Problem details: Go over the records and copy every line with the string "unsigned".

Stored items:
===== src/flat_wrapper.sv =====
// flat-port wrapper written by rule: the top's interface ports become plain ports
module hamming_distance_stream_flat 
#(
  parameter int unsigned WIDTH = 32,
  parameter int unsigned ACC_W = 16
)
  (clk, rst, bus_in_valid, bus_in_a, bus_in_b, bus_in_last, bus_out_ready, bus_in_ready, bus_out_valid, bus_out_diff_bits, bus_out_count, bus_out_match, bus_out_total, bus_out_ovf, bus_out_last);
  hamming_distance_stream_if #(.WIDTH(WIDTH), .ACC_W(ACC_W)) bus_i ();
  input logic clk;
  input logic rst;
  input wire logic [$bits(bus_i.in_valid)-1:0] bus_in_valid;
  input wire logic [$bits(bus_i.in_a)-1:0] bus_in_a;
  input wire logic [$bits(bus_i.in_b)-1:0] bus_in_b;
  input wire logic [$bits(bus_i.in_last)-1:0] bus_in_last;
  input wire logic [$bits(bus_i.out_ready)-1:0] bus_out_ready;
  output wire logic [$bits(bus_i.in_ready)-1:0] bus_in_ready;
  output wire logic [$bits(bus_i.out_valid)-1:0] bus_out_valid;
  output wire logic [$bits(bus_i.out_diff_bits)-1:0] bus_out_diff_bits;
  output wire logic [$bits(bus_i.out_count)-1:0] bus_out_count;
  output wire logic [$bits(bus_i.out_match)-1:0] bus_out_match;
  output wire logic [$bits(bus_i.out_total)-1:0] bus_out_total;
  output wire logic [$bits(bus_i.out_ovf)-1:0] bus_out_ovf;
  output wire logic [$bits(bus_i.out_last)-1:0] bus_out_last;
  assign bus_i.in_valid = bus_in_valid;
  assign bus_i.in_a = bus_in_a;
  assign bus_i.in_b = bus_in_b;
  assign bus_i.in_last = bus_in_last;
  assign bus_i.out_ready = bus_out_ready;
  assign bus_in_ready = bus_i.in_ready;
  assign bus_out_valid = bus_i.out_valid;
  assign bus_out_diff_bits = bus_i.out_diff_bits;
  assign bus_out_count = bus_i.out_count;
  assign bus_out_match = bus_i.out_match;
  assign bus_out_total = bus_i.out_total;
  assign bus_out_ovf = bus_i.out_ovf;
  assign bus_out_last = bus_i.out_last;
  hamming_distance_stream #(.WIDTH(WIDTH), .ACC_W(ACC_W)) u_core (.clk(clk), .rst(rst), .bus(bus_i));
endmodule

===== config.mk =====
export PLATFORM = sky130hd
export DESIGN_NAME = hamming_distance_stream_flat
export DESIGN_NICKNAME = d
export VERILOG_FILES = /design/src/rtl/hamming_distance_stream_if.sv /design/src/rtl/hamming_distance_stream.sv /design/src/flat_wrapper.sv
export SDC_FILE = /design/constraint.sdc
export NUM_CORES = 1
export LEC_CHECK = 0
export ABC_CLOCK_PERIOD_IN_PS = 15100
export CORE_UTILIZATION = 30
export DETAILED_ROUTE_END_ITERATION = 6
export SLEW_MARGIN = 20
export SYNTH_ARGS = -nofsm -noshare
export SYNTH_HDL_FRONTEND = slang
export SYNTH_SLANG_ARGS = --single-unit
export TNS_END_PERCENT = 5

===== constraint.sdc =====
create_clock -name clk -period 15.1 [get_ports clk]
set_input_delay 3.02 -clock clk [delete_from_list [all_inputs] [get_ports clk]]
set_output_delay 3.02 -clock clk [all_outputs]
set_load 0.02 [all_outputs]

---

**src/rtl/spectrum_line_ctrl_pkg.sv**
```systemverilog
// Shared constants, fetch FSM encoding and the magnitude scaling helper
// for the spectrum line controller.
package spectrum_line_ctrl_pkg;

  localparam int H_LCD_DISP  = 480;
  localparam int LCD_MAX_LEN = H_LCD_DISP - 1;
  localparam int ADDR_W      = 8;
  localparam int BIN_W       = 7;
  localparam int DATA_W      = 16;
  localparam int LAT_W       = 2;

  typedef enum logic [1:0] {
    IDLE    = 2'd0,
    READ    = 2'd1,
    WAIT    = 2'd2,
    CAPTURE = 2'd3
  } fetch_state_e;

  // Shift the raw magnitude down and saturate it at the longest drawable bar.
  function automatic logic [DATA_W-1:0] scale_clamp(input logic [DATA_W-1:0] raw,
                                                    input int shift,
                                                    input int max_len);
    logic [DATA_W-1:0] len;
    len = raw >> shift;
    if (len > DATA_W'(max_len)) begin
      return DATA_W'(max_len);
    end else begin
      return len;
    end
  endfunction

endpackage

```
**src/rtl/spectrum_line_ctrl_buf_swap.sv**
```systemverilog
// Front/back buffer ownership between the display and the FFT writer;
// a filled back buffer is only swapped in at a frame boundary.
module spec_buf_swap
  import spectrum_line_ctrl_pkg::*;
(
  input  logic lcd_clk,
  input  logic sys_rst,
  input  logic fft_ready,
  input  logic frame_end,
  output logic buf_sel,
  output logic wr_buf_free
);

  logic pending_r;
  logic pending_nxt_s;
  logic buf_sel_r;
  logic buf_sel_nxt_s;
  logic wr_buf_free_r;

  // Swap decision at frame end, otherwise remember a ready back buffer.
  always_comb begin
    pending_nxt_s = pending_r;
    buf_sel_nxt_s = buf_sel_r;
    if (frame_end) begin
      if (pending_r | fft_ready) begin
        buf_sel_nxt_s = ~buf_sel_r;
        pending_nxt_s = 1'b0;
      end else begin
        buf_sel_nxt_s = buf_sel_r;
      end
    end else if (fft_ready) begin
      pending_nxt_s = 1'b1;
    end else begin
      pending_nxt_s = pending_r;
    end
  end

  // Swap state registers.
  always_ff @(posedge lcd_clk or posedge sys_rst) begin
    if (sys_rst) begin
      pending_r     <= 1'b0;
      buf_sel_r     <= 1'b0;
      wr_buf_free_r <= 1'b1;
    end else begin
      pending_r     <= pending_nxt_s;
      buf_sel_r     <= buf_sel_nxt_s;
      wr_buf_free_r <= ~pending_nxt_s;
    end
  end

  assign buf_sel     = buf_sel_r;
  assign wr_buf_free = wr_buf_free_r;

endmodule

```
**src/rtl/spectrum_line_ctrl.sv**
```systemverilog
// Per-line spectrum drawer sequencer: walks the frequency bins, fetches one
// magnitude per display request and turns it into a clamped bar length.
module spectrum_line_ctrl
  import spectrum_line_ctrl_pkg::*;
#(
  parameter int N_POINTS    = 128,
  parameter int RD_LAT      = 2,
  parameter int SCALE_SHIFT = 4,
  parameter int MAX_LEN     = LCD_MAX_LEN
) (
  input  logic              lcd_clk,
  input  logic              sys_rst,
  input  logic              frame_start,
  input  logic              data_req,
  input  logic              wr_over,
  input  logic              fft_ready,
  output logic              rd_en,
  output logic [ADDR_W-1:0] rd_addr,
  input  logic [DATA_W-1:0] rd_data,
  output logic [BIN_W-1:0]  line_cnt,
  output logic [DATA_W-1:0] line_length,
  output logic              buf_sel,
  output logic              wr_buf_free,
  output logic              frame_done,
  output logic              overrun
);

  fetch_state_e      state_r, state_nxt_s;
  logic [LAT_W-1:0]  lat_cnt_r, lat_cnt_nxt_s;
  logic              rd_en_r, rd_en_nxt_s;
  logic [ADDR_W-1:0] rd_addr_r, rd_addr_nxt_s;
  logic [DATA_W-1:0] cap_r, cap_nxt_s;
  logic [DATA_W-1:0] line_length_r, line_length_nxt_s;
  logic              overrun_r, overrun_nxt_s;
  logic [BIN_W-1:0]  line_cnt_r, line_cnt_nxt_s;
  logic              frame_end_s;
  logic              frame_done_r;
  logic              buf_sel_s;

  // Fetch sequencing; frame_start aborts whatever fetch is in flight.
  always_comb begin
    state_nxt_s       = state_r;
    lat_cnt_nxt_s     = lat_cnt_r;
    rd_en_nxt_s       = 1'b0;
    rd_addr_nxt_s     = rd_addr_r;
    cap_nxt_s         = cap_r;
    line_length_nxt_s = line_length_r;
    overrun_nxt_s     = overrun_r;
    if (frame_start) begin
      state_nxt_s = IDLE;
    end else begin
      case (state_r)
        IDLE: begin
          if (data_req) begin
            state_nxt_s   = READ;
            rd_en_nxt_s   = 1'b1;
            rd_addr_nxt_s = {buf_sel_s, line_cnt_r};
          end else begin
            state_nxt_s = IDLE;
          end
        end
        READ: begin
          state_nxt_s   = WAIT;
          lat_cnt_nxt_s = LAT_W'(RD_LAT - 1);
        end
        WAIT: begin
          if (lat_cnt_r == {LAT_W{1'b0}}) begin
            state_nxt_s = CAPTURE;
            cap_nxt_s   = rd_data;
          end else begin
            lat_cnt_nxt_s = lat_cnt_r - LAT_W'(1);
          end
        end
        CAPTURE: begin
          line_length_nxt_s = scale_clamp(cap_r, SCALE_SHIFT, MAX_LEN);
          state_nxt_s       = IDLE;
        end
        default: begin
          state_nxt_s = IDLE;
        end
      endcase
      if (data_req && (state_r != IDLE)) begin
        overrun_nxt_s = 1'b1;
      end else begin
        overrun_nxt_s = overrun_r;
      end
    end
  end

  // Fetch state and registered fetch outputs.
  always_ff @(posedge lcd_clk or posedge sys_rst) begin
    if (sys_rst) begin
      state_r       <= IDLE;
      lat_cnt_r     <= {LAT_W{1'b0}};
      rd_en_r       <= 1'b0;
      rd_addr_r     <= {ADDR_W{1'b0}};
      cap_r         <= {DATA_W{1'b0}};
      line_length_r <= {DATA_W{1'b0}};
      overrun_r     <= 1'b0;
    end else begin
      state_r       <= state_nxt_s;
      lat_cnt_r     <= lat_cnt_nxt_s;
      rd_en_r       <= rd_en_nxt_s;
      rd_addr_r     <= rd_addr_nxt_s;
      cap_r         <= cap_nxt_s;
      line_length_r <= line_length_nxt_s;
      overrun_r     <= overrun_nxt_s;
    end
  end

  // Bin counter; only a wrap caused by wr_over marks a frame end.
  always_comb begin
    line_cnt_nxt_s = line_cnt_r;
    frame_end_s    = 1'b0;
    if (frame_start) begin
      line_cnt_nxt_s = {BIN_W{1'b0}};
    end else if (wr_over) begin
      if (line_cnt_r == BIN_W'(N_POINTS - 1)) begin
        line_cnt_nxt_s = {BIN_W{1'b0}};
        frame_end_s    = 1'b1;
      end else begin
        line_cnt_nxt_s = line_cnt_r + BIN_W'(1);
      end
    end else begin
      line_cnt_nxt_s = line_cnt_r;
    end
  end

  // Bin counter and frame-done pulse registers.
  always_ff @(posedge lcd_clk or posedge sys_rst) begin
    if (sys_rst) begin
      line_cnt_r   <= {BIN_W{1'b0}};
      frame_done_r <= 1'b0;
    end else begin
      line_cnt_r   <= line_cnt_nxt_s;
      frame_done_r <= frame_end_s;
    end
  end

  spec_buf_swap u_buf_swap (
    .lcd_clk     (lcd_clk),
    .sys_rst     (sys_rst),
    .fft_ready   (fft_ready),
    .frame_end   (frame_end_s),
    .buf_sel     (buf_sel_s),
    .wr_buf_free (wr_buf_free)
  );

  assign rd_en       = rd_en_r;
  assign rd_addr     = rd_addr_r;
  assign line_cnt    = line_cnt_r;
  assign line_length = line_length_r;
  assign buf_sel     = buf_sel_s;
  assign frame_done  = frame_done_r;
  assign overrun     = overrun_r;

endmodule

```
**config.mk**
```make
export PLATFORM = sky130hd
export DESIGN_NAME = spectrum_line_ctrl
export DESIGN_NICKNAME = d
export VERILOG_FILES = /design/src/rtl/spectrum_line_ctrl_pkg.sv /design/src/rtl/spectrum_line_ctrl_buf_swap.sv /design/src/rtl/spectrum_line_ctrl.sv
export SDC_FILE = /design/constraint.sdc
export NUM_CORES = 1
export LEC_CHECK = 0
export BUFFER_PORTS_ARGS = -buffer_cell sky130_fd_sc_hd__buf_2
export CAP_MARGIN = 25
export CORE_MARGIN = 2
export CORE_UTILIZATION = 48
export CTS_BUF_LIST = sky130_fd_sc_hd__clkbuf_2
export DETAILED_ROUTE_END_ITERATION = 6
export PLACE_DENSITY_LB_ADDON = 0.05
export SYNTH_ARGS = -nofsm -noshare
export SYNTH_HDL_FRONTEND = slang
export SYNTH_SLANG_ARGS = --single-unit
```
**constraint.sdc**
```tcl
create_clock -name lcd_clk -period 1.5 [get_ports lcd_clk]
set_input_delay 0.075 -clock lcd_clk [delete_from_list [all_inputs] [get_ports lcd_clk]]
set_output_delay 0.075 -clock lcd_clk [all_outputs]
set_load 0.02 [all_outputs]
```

Expected answer:
  parameter int unsigned WIDTH = 32,
  parameter int unsigned ACC_W = 16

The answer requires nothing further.